Once you have improved your diet, stick with it, particularly as you age. Low-fibre foods may not make your diverticulitis any worse, but try not to consume too many. Here are a few examples of foods to try and avoid:
- canned fruit or vegetables
- refined white flour and bread
- fruit juice without pulp
- cereals low in fibre
- dairy products
It used to be the case that when people found they had diverticula in the lining of their colon, they would be told not to eat things like popcorn, seeds and nuts as they may lodge in the pouches or bulges. However, there is no real evidence to support this so unless you find that these foods trigger pain, they should be fine to eat.
Other diverticulitis triggers
Other factors, as well as a low fibre diet, can cause diverticulitis or diverticular disease. These include consuming excessive alcohol, being overweight and smoking. Things such as fizzy drinks, too much tea and coffee, chocolate and caffeinated drinks, can all irritate the intestine.
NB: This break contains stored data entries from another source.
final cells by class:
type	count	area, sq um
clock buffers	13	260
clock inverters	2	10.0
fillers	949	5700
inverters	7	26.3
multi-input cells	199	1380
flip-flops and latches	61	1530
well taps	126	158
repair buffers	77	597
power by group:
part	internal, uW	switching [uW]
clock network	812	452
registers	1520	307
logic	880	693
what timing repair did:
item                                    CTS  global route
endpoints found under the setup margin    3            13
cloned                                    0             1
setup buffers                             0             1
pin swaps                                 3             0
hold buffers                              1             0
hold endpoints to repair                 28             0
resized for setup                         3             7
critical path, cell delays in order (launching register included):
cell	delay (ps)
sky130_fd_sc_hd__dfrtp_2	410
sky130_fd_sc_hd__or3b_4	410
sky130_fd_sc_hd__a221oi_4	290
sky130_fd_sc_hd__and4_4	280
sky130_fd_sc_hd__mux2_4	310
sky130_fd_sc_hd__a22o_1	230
File: src/ebt_defines.svh
// Purpose: constants for the event break and trace block
// Assumes: apb byte addresses, 32-bit data
// Notes: condition codes are shared by break, start and stop selects
`ifndef EBT_DEFINES_SVH
`define EBT_DEFINES_SVH
`define EBT_A_CTRL 8'h00
`define EBT_A_EVA_ADDR 8'h04
`define EBT_A_EVA_CFG 8'h08
`define EBT_A_EVB_ADDR 8'h0c
`define EBT_A_EVB_CFG 8'h10
`define EBT_A_STATUS 8'h14
`define EBT_A_TR_PTR 8'h18
`define EBT_A_TR_LO 8'h1c
`define EBT_A_TR_HI 8'h20
`define EBT_C_NONE 3'h0
`define EBT_C_A 3'h1
`define EBT_C_AORB 3'h2
`define EBT_C_AANDB 3'h3
`define EBT_C_BTHENA 3'h4
`define EBT_C_FULL 3'h5
`define EBT_DIR_RW 2'h0
`define EBT_DIR_RD 2'h1
`define EBT_DIR_WR 2'h2
`define EBT_CTRL_RST 32'h0000_0000
`define EBT_CFG_RST 32'h0000_0000
`endif

File: src/ebt_pkg.sv
// Purpose: types for the event break and trace block
// Assumes: nothing
// Notes: capture states gray coded along idle-wait-trace-stop
package ebt_pkg;
  typedef enum logic [1:0] {
    EBT_IDLE = 2'b00,
    EBT_WAIT = 2'b01,
    EBT_TRACE = 2'b11,
    EBT_STOP = 2'b10
  } ebt_state_e;
  typedef logic [2:0] ebt_cond_t;
endpackage : ebt_pkg
[src/gtc_cfg.svh]
// Offsets, field positions and reset values of the timer/counter.
// Included by the package user files; holds definitions only.
`ifndef GTC_CFG_SVH
`define GTC_CFG_SVH

`define GTC_NMATCH 4

`define GTC_OFS_CTRL 8'h00
`define GTC_OFS_TC 8'h04
`define GTC_OFS_PR 8'h08
`define GTC_OFS_PC 8'h0c
`define GTC_OFS_MCR 8'h10
`define GTC_OFS_EMR 8'h14
`define GTC_OFS_CCR 8'h18
`define GTC_OFS_PWM 8'h1c
`define GTC_OFS_DMA 8'h20
`define GTC_OFS_IR 8'h24
`define GTC_OFS_IMSK 8'h28
`define GTC_OFS_MR_HI 4'h3
`define GTC_OFS_CR_HI 4'h4

`define GTC_CTRL_W 8
`define GTC_CTRL_EN 0
`define GTC_CTRL_CRST 1
`define GTC_CTRL_CNT 2
`define GTC_CTRL_XRISE 3
`define GTC_CTRL_XFALL 4
`define GTC_CTRL_CLR 5
`define GTC_CTRL_CSEL 6

`define GTC_MC_W 3
`define GTC_MC_INT 0
`define GTC_MC_RST 1
`define GTC_MC_STOP 2

`define GTC_CC_W 3
`define GTC_CC_RISE 0
`define GTC_CC_FALL 1
`define GTC_CC_INT 2

`define GTC_CTRL_RST 8'h00
`define GTC_PR_RST 32'h0000_0000

`endif

[src/gtc_pkg.sv]
// Types shared by the timer/counter files.
// Assumes nothing beyond a SystemVerilog compiler.
package gtc_pkg;

    typedef enum logic [2:0] {
        GTC_BUS_IDLE = 3'b001,
        GTC_BUS_WR = 3'b010,
        GTC_BUS_RD = 3'b100
    } gtc_bus_t;

    typedef enum logic [1:0] {
        GTC_ACT_NONE = 2'h0,
        GTC_ACT_LOW = 2'h1,
        GTC_ACT_HIGH = 2'h2,
        GTC_ACT_TOG = 2'h3
    } gtc_act_t;

    typedef struct packed {
        logic hsel;
        logic [31:0] haddr;
        logic [1:0] htrans;
        logic hwrite;
        logic [2:0] hsize;
        logic [31:0] hwdata;
        logic hready;
    } gtc_ahb_req_t;

    typedef struct packed {
        logic [31:0] hrdata;
        logic hreadyout;
        logic hresp;
    } gtc_ahb_rsp_t;

endpackage

[src/gtc_shadow_mem.sv]
// Shadow words for the match values, one write port, all words out.
// Assumes writes come from the bus data phase on the same clock.
module gtc_shadow_mem #(
    parameter int N = 4,
    parameter int W = 32
) (
    // Clock and control
    input wire logic clk_i,
    input wire logic rst_n_i,
    input wire logic ce_i,
    // Write port
    input wire logic we_i,
    input wire logic [$clog2(N)-1:0] idx_i,
    input wire logic [W-1:0] wdata_i,
    // Registered words
    output logic [N-1:0][W-1:0] q_o
);
    import gtc_pkg::*;

    typedef struct packed {
        logic [N-1:0][W-1:0] word;
    } gtc_mem_st_t;

    gtc_mem_st_t mem_r;
    gtc_mem_st_t mem_nxt;

    always_comb begin
        mem_nxt = mem_r;
        if (we_i) begin
            mem_nxt.word[idx_i] = wdata_i;
        end
    end

    always_ff @(posedge clk_i) begin
        if (!rst_n_i) begin
            mem_r <= '0;
        end else if (ce_i) begin
            mem_r <= mem_nxt;
        end
    end

    assign q_o = mem_r.word;
endmodule
`config.mk`:
```
export PLATFORM = sky130hd
export DESIGN_NAME = lbbc_top
export DESIGN_NICKNAME = d
export VERILOG_FILES = /design/src/verilog/lbbc_pkg.sv /design/src/verilog/lbbc_ramp.sv /design/src/verilog/lbbc_top.sv
export SDC_FILE = /design/constraint.sdc
export NUM_CORES = 1
export LEC_CHECK = 0
export BUFFER_PORTS_ARGS = -buffer_cell sky130_fd_sc_hd__buf_2
export CAP_MARGIN = 10
export CELL_PAD_IN_SITES_DETAIL_PLACEMENT = 1
export CELL_PAD_IN_SITES_GLOBAL_PLACEMENT = 1
export CORE_ASPECT_RATIO = 1.4
export CORE_MARGIN = 1
export CORE_UTILIZATION = 38
export DETAILED_ROUTE_END_ITERATION = 6
export PLACE_DENSITY_LB_ADDON = 0.1
export SLEW_MARGIN = 15
export SYNTH_ARGS = -nofsm -noshare
export SYNTH_HDL_FRONTEND = slang
export SYNTH_SLANG_ARGS = --single-unit
```
`constraint.sdc`:
```
create_clock -name CLK -period 3.9 [get_ports CLK]
set_input_delay 0.39 -clock CLK [delete_from_list [all_inputs] [get_ports CLK]]
set_output_delay 0.39 -clock CLK [all_outputs]
set_load 0.01 [all_outputs]
```
`src/verilog/lbbc_pkg.sv`:
```
/*
 * Shared constants and types for the backlight boost control block.
 * Assumes a 20 MHz converter-side control clock and byte-wide registers.
 */
package lbbc_pkg;

    // =========================================================================
    // Register offsets and field positions
    // =========================================================================
    localparam logic [7:0] LBBC_CURRENT_OFFSET   = 8'h86;
    localparam logic [7:0] LBBC_CONTROL_OFFSET   = 8'h87;
    localparam int         LBBC_ENABLE_BIT       = 7;
    localparam int         LBBC_RANGE_BIT        = 6;
    localparam int         LBBC_CLKSEL_BIT       = 1;
    localparam int         LBBC_CODE_W           = 5;

    // =========================================================================
    // Reset values and write masks
    // =========================================================================
    localparam logic [7:0] LBBC_CURRENT_RESET    = 8'h40;
    localparam logic [7:0] LBBC_CONTROL_RESET    = 8'h02;
    localparam logic [7:0] LBBC_CURRENT_WMASK    = 8'hff;
    localparam logic [7:0] LBBC_CONTROL_WMASK    = 8'hcf;

    // =========================================================================
    // Timing
    // =========================================================================
    localparam int         LBBC_CLK_HZ           = 20_000_000;
    localparam int         LBBC_STEP_US          = 32;
    localparam int         LBBC_STEP_CYCLES      = LBBC_STEP_US * (LBBC_CLK_HZ / 1_000_000);
    localparam int         LBBC_SOFTSTART_CYCLES = 2 * LBBC_STEP_CYCLES;
    localparam logic [4:0] LBBC_CODE_ZERO        = 5'h00;

    // =========================================================================
    // Types
    // =========================================================================
    typedef enum logic [1:0] {
        LBBC_OFF,
        LBBC_SOFTSTART,
        LBBC_RUN
    } lbbc_state_t;

    typedef struct packed {
        logic       wr;
        logic       rd;
        logic [7:0] addr;
        logic [7:0] wdata;
    } lbbc_reg_req_t;

endpackage

```
`src/verilog/lbbc_ramp.sv`:
```
/*
 * Slew ramp for the sink-current code: one step per step period toward target.
 * Assumes load is pulsed only when a new target is accepted.
 */
`timescale 1ns/1ns
`default_nettype none
module lbbc_ramp
    import lbbc_pkg::*;
#(
    parameter int CODE_W      = LBBC_CODE_W,
    parameter int STEP_CYCLES = LBBC_STEP_CYCLES
) (
    input  wire logic              clk,
    input  wire logic              rst,
    input  wire logic              hold,
    input  wire logic              load,
    input  wire logic [CODE_W-1:0] target,
    output logic [CODE_W-1:0]      code,
    output logic                   busy
);
    localparam int CNT_W = $clog2(STEP_CYCLES + 1);
    localparam logic [CNT_W-1:0] CNT_LAST = CNT_W'(STEP_CYCLES - 1);
    localparam logic [CNT_W-1:0] CNT_ONE  = CNT_W'(1);

    logic [CODE_W-1:0] code_reg;
    logic [CODE_W-1:0] target_reg;
    logic [CNT_W-1:0]  cnt_reg;
    wire               step_due = (cnt_reg == CNT_LAST);
    wire               moving   = (code_reg != target_reg);
    wire [CODE_W-1:0]  code_next = (target_reg > code_reg) ? code_reg + CODE_W'(1)
                                                           : code_reg - CODE_W'(1);

    always_ff @(posedge clk) begin
        if (rst) begin
            code_reg   <= '0;
            target_reg <= '0;
            cnt_reg    <= '0;
        end else if (hold) begin
            code_reg   <= target;
            target_reg <= target;
            cnt_reg    <= '0;
        end else begin
            if (load) begin
                target_reg <= target;
            end
            if (!moving || step_due) begin
                cnt_reg <= '0;
            end else begin
                cnt_reg <= cnt_reg + CNT_ONE;
            end
            if (moving && step_due) begin
                code_reg <= code_next;
            end
        end
    end

    assign code = code_reg;
    assign busy = moving;
endmodule
`default_nettype wire

```
`src/verilog/lbbc_top.sv`:
```
/*
 * Backlight boost converter digital control: registers, enables, soft start,
 * current slew and over-voltage hiccup. Assumes a byte register port from the
 * embedded controller and an already-compared over-voltage input from a pin.
 */
`timescale 1ns/1ns
`default_nettype none
module lbbc_top
    import lbbc_pkg::*;
#(
    parameter int STEP_CYCLES      = LBBC_STEP_CYCLES,
    parameter int SOFTSTART_CYCLES = LBBC_SOFTSTART_CYCLES
) (
    input  wire logic       CLK,
    input  wire logic       RST,
    input  wire logic       GLOBAL_ENABLE,
    input  wire logic       OVERVOLTAGE_SENSE_INPUT,
    input  wire logic       REG_WR,
    input  wire logic       REG_RD,
    input  wire logic [7:0] REG_ADDR,
    input  wire logic [7:0] REG_WDATA,
    output logic [7:0]      REG_RDATA,
    output logic            CONVERTER_ON,
    output logic            SWITCHING_CLOCK_SELECT,
    output logic            SOFTSTART_ACTIVE,
    output logic            ERROR_AMP_RESET,
    output logic            CURRENT_RANGE_SELECT,
    output logic [4:0]      SINK1_CODE,
    output logic [4:0]      SINK2_CODE,
    output logic            RAMP_BUSY
);
    // =========================================================================
    // Input synchronisers
    // =========================================================================
    logic gen_meta_reg, gen_reg, ov_meta_reg, ov_reg;
    always_ff @(posedge CLK) begin
        gen_meta_reg <= GLOBAL_ENABLE;
        gen_reg      <= gen_meta_reg;
        ov_meta_reg  <= OVERVOLTAGE_SENSE_INPUT;
        ov_reg       <= ov_meta_reg;
    end

    // =========================================================================
    // Registers
    // =========================================================================
    lbbc_reg_req_t req;
    assign req = '{wr: REG_WR, rd: REG_RD, addr: REG_ADDR, wdata: REG_WDATA};

    logic [7:0] current_reg;
    logic [7:0] control_reg;
    logic       ramp_busy;
    logic [4:0] ramp_code;
    lbbc_state_t state_reg;
    lbbc_state_t state_next;

    wire wr_current = req.wr && (req.addr == LBBC_CURRENT_OFFSET);
    wire wr_control = req.wr && (req.addr == LBBC_CONTROL_OFFSET);
    // Code field change is refused mid-ramp; enable, range still take effect
    wire        code_locked  = ramp_busy && (state_reg == LBBC_RUN);
    wire [4:0]  code_kept    = current_reg[LBBC_CODE_W-1:0];
    wire [4:0]  code_written = code_locked ? code_kept : req.wdata[LBBC_CODE_W-1:0];
    wire [7:0]  current_next = {req.wdata[7:LBBC_CODE_W], code_written};
    wire        code_change  = wr_current && !code_locked && (code_written != code_kept);
    // Ramp follows the stored code, or the code being written in this cycle
    wire [4:0]  ramp_target  = wr_current ? code_written : code_kept;

    always_ff @(posedge CLK) begin
        if (RST) begin
            current_reg <= LBBC_CURRENT_RESET;
            control_reg <= LBBC_CONTROL_RESET;
        end else begin
            if (wr_current) begin
                current_reg <= current_next & LBBC_CURRENT_WMASK;
            end
            if (wr_control) begin
                control_reg <= req.wdata & LBBC_CONTROL_WMASK;
            end
        end
    end

    wire local_enable = current_reg[LBBC_ENABLE_BIT];
    wire run_allowed  = gen_reg && local_enable;

    // =========================================================================
    // Enable, soft start and over-voltage hiccup
    // =========================================================================
    localparam int SS_W = $clog2(SOFTSTART_CYCLES + 1);
    localparam logic [SS_W-1:0] SS_LAST = SS_W'(SOFTSTART_CYCLES - 1);
    localparam logic [SS_W-1:0] SS_ONE  = SS_W'(1);

    logic [SS_W-1:0] ss_cnt_reg;
    wire             ss_done = (ss_cnt_reg == SS_LAST);

    always_comb begin
        state_next = state_reg;
        unique case (state_reg)
            LBBC_OFF: begin
                if (run_allowed) state_next = LBBC_SOFTSTART;
            end
            LBBC_SOFTSTART: begin
                if (!run_allowed) state_next = LBBC_OFF;
                else if (ss_done && !ov_reg) state_next = LBBC_RUN;
            end
            LBBC_RUN: begin
                if (!run_allowed) state_next = LBBC_OFF;
                else if (ov_reg) state_next = LBBC_SOFTSTART;
            end
        endcase
    end

    always_ff @(posedge CLK) begin
        if (RST) begin
            state_reg   <= LBBC_OFF;
            ss_cnt_reg  <= '0;
        end else begin
            state_reg   <= state_next;
            if (state_next != LBBC_SOFTSTART || state_reg != LBBC_SOFTSTART || ov_reg) begin
                ss_cnt_reg <= '0;
            end else if (!ss_done) begin
                ss_cnt_reg <= ss_cnt_reg + SS_ONE;
            end
        end
    end

    // =========================================================================
    // Current slew
    // =========================================================================
    lbbc_ramp #(
        .CODE_W      (LBBC_CODE_W),
        .STEP_CYCLES (STEP_CYCLES)
    ) u_ramp (
        .clk    (CLK),
        .rst    (RST),
        .hold   (state_reg != LBBC_RUN),
        .load   (code_change),
        .target (ramp_target),
        .code   (ramp_code),
        .busy   (ramp_busy)
    );

    // =========================================================================
    // Output flops
    // =========================================================================
    always_ff @(posedge CLK) begin
        if (RST) begin
            REG_RDATA              <= 8'h00;
            CONVERTER_ON           <= 1'b0;
            SWITCHING_CLOCK_SELECT <= LBBC_CONTROL_RESET[LBBC_CLKSEL_BIT];
            SOFTSTART_ACTIVE       <= 1'b0;
            ERROR_AMP_RESET        <= 1'b1;
            CURRENT_RANGE_SELECT   <= LBBC_CURRENT_RESET[LBBC_RANGE_BIT];
            SINK1_CODE             <= LBBC_CODE_ZERO;
            SINK2_CODE             <= LBBC_CODE_ZERO;
            RAMP_BUSY              <= 1'b0;
        end else begin
            REG_RDATA              <= !req.rd ? 8'h00 :
                                      (req.addr == LBBC_CURRENT_OFFSET) ? current_reg :
                                      (req.addr == LBBC_CONTROL_OFFSET) ? control_reg : 8'h00;
            CONVERTER_ON           <= (state_next != LBBC_OFF);
            SWITCHING_CLOCK_SELECT <= control_reg[LBBC_CLKSEL_BIT];
            SOFTSTART_ACTIVE       <= (state_next == LBBC_SOFTSTART);
            ERROR_AMP_RESET        <= (state_next == LBBC_OFF) || ov_reg;
            CURRENT_RANGE_SELECT   <= current_reg[LBBC_RANGE_BIT];
            SINK1_CODE             <= ramp_code;
            SINK2_CODE             <= ramp_code;
            RAMP_BUSY              <= ramp_busy && (state_reg == LBBC_RUN);
        end
    end
endmodule
`default_nettype wire
```
==> flow_metrics.env <==
export IMPL_clk_insertion_delay_late_ps=330
export IMPL_holdPathStages=1
export IMPL_gp_congestion=0.782
export IMPL_stdcell_count=478
export IMPL_hold_viol_final=0
export IMPL_clk_pin_slew_ps=50
export IMPL_drtIter0Drc=56
export IMPL_min_period_over_period_pct=75.2
export IMPL_drc=0
export IMPL_die_area_um2=8680
export IMPL_intPower_mw=1.26
export IMPL_final_max_slew_violation_count=0
export IMPL_netlist_area_um2=3160
export IMPL_coreArea_um2=8100
export IMPL_syn_inst=329
export IMPL_grt_pass1_wl_mm=11.4
export IMPL_cp_arrival_ps=3180
export IMPL_track_usage_pct=17.5
export IMPL_via_per_inst=5.05
export IMPL_grt_max_degree=27
export IMPL_ant_nets=0
export IMPL_cts_root_buf="clkbuf_16"
export IMPL_min_period_ps=2930
export IMPL_endpoint_kind="register"
export IMPL_via_count=2415
export IMPL_crit_path_cell_trace="inv_1 > ha_1 > and4b_1 > o21ai_0 > nand2_1 > nand2_1 > inv_1 > fa_1 > nand2b_1 > a21oi_1 > nand3_1 > a311o_1 > o211ai_1"
export IMPL_largest_reg_flops=11
export IMPL_drive_gt1_share_pct=21.3
export IMPL_timing_hold_ws_ps=164
export IMPL_dp_hpwl_mm=5.24
export IMPL_overflow=0
export IMPL_h_tree_depth=3
export IMPL_synth_avg_cell_area_um2=9.60
export IMPL_synth_seq_cells=70
export IMPL_syn_nets=364
export IMPL_cts_tree="yes"
export IMPL_powerDensity_nw_per_um2=423
export IMPL_swShare_pct=20.0
export IMPL_dp_cells=462
export IMPL_cp_max_fo=4
export IMPL_cts_resized_gates=0
export IMPL_fp_dieH_um=110
export IMPL_worst_slew_pin_transition_ps=572
export IMPL_cpPeakStageDelay_ps=400
export IMPL_status="finished, final reports clean"
export IMPL_grt_setup_unrepaired="false"
export IMPL_grt_pass1_vias=2405
export IMPL_cts_made_buffers=9
export IMPL_leakage_nw=1.63
export IMPL_nets=406
export IMPL_synth_async_sr_flop_share_pct=0
export IMPL_cts_hold_buf=0
export IMPL_drv_cap=0
export IMPL_antenna_found_initial=0
export IMPL_avgRoutedWirePerCell_um=14.4
export IMPL_fin_setup_tns_ps=0
export IMPL_synth_enable_flop_cells=0
export IMPL_hold_class="in -> reg"
export IMPL_port_buffers=45
export IMPL_start_kind="register"
export IMPL_synth_seq_area_share_pct=44.4
export IMPL_synthFlopType="dfxtp_1"
export IMPL_clock_skew_ps=4.35
export IMPL_finalSetupViolCount=0
export IMPL_pwr_share_clk_pct=52.0
export IMPL_drtPass1Iterations=4
export IMPL_ioPinCount=46
export IMPL_slowest_stage="fa_1"
export IMPL_num_rows=39
export IMPL_crit_type="reg -> reg"
export IMPL_diodes=0
export IMPL_routed_wl_mm=6.90
export IMPL_r2r_cells=13
export IMPL_timing_fmax_mhz=341
export IMPL_initial_utilization_pct=39.0
export IMPL_synth_warnings=0
export IMPL_combPwrFrac_pct=2.3
export IMPL_pwr_share_seq_pct=45.7
export IMPL_area_growth_pct=18.0
export IMPL_post_cts_buffers=0
export IMPL_die_w_um=79.0
export IMPL_clock_sinks=70
export IMPL_synth_cell_types=53
export IMPL_cts_path_max_buffers=2
export IMPL_peakVddDrop_mv=0.227
export IMPL_relSlewSlack_pct=61.8
export IMPL_required_ps=4150
export IMPL_power_switching_mw=0.315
Caffeine in particular can make your colon contract, making the muscles eliminate water from the body. This causes us to dehydrate and is not good. This water is needed to form soft stools and thus avoid constipation. For this very reason, drinking plenty of water is essential at all times.
So as you can see, whilst we may not be able to avoid diverticula occurring in the colon, we can do a lot to prevent them worsening or getting infected. Lots of fibre in the diet is required to keep the bowels working easily and reducing the stress on the intestines. This way, even if we acquire a few bulges and pockets in the colon as we age, they should not cause great problems.
It is only when we fail to take care of our diet and irritate the bowel by consuming large amounts of caffeine, alcohol or smoking that diverticulitis can become a real problem.
If you feel that your abdomen is tender and you feel sick, bloated and are passing stools or urine frequently, then you need to visit your doctor or medical centre to see if diverticulitis may be at the root of the problem.
The UK Charity GutsUK may be able to offer further help and advice if you suffer from diverticulitis or other digestive disorders such as crohn’s disease, coeliac disease or irritable bowel syndrome (IBS).